▶ _WHAT THIS TASK INVOLVES_: Establish how many lines in the records below include the word "netlist"; respond with that number only.

Collection entries:

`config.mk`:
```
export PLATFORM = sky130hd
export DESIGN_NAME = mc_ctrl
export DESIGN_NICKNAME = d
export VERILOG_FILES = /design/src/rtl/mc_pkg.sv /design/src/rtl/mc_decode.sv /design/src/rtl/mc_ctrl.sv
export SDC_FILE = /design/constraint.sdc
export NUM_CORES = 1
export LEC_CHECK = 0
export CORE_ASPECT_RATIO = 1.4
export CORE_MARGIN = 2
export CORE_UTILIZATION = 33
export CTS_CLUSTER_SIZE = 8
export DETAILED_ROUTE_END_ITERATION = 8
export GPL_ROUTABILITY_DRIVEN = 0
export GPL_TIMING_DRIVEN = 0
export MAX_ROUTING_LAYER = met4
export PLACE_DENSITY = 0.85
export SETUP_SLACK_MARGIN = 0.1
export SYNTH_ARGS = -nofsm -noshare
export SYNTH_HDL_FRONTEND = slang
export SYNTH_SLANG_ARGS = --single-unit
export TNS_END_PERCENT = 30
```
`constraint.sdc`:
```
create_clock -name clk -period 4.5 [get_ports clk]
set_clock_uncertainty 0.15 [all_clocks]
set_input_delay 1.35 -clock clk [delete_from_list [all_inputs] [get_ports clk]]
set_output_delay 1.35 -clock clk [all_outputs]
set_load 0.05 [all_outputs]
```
...
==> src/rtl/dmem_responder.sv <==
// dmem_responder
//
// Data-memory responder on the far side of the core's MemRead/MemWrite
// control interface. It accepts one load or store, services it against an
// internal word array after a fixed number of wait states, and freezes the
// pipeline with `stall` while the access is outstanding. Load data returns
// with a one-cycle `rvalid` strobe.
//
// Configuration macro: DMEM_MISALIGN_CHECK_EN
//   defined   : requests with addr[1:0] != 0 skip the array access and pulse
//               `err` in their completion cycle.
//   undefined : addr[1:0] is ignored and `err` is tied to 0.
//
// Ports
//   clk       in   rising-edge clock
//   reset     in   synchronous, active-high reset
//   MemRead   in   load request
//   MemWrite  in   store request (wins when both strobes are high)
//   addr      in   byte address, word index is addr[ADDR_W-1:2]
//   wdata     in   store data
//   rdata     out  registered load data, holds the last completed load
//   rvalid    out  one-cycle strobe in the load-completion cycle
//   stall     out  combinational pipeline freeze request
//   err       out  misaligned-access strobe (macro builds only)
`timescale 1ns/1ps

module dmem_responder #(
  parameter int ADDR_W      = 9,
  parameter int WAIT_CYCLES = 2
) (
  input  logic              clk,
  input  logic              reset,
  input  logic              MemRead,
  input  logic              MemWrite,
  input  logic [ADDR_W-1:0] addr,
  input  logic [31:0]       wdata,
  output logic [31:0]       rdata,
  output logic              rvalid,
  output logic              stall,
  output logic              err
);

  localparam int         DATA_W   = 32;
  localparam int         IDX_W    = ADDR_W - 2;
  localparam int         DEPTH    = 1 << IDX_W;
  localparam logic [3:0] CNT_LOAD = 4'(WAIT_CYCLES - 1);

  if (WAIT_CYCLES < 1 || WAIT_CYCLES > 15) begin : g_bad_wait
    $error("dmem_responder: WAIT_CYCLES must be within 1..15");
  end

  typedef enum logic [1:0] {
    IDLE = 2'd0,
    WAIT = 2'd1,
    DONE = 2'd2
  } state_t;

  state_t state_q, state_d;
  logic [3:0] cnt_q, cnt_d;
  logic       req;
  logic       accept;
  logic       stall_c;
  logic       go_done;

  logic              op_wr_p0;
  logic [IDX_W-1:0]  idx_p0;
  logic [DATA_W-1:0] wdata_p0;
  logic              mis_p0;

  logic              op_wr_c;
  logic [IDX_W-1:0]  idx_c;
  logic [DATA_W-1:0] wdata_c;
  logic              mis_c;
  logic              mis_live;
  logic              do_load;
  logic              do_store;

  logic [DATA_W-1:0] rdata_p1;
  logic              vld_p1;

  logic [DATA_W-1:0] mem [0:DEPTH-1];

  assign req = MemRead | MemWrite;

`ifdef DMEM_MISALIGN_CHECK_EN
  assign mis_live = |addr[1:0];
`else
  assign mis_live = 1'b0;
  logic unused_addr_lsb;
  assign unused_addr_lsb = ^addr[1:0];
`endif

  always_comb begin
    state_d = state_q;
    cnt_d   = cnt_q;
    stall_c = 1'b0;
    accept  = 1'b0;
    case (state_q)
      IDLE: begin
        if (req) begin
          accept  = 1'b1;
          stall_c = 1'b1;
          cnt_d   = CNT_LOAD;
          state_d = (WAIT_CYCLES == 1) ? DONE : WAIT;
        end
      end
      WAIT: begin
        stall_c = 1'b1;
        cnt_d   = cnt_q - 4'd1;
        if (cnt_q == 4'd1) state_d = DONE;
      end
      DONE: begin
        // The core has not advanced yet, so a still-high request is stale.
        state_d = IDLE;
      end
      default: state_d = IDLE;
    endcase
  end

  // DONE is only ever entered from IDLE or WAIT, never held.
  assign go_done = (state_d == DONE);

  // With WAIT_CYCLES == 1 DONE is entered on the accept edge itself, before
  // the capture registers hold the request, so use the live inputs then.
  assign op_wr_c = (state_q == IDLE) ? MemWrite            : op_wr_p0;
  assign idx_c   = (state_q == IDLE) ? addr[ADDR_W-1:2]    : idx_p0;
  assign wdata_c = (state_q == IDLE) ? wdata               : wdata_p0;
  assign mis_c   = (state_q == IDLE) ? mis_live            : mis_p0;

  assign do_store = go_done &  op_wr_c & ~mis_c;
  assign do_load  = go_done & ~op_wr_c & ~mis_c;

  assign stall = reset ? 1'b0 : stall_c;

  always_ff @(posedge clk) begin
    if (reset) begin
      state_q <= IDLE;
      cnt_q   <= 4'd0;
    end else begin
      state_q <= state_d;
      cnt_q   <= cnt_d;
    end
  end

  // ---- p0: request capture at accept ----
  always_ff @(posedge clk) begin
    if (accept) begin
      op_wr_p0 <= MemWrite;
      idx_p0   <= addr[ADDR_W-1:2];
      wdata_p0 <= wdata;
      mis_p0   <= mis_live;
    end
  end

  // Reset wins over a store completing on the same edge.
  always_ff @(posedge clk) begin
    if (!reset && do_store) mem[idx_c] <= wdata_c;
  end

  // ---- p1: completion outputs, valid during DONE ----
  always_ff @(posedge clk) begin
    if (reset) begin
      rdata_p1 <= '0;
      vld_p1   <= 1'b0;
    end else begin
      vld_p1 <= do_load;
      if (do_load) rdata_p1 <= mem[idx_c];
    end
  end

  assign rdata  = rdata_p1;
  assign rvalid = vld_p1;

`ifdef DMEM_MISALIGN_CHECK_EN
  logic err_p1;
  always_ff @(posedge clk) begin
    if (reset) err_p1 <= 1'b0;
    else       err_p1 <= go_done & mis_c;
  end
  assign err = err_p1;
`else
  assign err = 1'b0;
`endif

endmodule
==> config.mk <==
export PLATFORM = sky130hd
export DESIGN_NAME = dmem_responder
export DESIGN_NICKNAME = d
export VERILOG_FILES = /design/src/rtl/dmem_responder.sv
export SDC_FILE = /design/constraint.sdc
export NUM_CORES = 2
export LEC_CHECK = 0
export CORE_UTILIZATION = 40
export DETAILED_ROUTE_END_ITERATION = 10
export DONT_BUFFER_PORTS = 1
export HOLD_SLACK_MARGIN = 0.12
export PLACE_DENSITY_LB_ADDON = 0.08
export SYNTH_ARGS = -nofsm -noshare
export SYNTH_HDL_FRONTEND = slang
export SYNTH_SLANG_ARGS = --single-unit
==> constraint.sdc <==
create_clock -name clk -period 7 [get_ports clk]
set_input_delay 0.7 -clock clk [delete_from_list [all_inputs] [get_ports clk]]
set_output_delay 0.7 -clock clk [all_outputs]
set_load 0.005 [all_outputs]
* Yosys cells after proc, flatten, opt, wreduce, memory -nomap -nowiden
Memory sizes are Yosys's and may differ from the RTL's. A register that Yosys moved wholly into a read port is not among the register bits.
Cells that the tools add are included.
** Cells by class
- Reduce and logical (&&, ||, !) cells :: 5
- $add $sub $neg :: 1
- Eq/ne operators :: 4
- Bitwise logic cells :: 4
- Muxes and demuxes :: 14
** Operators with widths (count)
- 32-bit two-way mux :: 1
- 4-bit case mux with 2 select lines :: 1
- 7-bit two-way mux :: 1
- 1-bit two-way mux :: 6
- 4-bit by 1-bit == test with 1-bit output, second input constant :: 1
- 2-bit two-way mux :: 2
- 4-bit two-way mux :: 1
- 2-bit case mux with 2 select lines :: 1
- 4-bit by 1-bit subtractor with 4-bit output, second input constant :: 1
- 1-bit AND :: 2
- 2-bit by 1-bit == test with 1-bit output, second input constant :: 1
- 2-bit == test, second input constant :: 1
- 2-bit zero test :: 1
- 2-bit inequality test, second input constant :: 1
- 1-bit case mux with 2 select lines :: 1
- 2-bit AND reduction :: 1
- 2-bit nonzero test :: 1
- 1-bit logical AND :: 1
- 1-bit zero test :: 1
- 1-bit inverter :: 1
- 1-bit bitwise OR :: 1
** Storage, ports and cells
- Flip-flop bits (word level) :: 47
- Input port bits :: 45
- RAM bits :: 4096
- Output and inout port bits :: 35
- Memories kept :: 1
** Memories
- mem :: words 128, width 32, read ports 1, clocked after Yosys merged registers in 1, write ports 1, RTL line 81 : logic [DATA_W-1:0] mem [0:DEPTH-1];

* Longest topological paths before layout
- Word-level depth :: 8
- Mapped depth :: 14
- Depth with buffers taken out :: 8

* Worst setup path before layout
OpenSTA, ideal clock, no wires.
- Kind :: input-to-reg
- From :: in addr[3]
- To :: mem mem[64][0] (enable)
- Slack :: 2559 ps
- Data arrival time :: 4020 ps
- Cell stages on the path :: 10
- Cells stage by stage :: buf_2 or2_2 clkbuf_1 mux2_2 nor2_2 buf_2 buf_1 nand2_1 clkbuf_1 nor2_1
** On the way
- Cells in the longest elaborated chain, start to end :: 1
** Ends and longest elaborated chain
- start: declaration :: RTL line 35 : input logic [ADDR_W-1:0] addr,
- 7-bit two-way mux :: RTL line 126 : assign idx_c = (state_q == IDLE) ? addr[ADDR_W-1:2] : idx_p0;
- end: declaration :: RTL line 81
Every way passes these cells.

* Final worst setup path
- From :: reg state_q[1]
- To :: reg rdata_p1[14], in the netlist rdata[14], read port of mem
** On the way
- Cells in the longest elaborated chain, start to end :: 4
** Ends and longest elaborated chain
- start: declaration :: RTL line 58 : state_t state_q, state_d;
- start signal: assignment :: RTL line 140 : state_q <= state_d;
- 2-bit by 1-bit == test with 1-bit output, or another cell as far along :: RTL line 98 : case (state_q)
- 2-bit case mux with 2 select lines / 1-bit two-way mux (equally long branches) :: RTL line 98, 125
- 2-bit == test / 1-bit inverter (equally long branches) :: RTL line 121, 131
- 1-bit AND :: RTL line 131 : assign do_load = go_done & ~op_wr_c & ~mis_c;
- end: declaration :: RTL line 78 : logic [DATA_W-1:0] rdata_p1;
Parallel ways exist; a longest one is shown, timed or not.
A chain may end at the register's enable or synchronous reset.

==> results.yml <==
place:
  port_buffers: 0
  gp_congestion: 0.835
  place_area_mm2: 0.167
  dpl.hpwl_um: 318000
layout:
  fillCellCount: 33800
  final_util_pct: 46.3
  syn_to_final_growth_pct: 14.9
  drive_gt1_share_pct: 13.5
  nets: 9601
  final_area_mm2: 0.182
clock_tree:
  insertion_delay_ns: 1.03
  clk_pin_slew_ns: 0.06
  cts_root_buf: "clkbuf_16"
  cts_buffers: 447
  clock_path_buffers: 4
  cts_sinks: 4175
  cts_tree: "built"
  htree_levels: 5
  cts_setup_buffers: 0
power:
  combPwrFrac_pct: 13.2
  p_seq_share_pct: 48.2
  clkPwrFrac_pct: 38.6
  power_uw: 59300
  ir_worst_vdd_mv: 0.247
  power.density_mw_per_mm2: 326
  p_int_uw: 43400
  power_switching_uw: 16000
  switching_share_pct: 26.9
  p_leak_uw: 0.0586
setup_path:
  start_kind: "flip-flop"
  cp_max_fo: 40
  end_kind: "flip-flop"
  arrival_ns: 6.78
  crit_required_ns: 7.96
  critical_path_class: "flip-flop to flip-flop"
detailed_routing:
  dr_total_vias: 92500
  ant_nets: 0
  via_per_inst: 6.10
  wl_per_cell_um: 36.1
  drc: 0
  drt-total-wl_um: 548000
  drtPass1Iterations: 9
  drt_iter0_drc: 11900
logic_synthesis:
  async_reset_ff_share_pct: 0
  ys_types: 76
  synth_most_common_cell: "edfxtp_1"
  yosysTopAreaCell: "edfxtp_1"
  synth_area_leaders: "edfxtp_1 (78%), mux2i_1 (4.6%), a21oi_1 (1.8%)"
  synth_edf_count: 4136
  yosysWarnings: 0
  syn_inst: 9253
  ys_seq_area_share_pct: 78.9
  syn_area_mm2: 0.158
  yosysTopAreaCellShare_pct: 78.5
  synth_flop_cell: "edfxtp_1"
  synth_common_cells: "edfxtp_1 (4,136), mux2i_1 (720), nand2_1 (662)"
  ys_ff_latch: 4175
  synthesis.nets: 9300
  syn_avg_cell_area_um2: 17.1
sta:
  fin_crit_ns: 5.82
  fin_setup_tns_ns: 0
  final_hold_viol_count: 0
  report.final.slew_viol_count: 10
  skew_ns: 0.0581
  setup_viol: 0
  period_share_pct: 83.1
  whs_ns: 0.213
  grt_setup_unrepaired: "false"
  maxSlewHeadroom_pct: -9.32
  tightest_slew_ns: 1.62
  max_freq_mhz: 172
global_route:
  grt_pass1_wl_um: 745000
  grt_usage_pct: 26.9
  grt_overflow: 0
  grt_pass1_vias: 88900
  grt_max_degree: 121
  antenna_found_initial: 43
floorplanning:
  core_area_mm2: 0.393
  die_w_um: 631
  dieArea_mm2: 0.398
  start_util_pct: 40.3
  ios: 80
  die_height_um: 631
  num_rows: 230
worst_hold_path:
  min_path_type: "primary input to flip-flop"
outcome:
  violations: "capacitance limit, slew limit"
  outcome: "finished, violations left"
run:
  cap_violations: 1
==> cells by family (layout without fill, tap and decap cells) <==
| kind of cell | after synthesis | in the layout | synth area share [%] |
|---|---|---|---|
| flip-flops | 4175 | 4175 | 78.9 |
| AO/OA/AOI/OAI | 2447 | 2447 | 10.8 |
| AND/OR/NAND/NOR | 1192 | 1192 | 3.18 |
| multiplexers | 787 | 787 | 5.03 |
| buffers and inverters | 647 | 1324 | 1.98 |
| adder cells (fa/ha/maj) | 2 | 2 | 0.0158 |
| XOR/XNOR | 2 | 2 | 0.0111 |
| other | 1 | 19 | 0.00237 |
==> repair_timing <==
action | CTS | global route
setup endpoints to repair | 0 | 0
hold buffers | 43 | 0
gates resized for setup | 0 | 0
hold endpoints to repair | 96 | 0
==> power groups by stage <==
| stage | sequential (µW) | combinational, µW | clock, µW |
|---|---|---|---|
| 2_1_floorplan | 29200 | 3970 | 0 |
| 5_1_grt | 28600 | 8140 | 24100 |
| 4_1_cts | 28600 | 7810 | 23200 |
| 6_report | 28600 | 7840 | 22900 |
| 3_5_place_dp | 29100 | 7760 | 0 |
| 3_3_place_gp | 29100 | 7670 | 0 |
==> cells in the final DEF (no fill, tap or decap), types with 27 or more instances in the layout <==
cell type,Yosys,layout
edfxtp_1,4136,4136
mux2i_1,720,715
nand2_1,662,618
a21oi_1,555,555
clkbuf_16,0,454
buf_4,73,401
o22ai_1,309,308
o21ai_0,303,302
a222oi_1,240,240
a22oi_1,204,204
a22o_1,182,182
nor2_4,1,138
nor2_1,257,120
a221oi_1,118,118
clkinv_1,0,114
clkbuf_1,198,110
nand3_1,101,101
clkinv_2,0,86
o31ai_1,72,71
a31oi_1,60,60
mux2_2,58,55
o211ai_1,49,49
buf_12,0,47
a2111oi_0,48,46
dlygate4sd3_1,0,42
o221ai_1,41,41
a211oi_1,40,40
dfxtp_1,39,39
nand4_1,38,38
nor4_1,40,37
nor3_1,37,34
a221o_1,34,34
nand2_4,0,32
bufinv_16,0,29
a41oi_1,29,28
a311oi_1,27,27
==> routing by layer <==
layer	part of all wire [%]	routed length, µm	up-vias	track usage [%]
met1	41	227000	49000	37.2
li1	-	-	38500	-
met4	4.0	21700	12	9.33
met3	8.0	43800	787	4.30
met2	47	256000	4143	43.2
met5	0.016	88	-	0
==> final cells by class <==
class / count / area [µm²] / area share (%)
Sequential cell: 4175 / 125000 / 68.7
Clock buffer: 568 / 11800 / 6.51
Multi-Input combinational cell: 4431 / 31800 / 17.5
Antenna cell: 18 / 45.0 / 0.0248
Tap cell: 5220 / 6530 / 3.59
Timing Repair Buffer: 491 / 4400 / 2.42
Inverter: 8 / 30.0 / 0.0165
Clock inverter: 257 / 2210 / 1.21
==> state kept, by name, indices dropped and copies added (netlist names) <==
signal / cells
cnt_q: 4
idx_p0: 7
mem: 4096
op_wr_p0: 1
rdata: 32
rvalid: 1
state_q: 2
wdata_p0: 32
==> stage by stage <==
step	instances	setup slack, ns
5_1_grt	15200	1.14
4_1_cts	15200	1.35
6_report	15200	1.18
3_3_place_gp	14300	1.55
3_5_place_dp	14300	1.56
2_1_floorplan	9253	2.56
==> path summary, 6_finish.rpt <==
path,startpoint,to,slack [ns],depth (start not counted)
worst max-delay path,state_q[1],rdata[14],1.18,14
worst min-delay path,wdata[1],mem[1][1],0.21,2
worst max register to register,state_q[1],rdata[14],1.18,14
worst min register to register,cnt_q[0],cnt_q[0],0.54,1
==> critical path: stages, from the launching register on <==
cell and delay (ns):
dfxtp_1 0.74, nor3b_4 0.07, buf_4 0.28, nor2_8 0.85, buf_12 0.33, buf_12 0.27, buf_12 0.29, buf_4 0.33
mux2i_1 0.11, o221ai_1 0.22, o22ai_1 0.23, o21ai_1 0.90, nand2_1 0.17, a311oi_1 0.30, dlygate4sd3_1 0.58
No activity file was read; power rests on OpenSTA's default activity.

▶ _ANSWER SECTION_: 2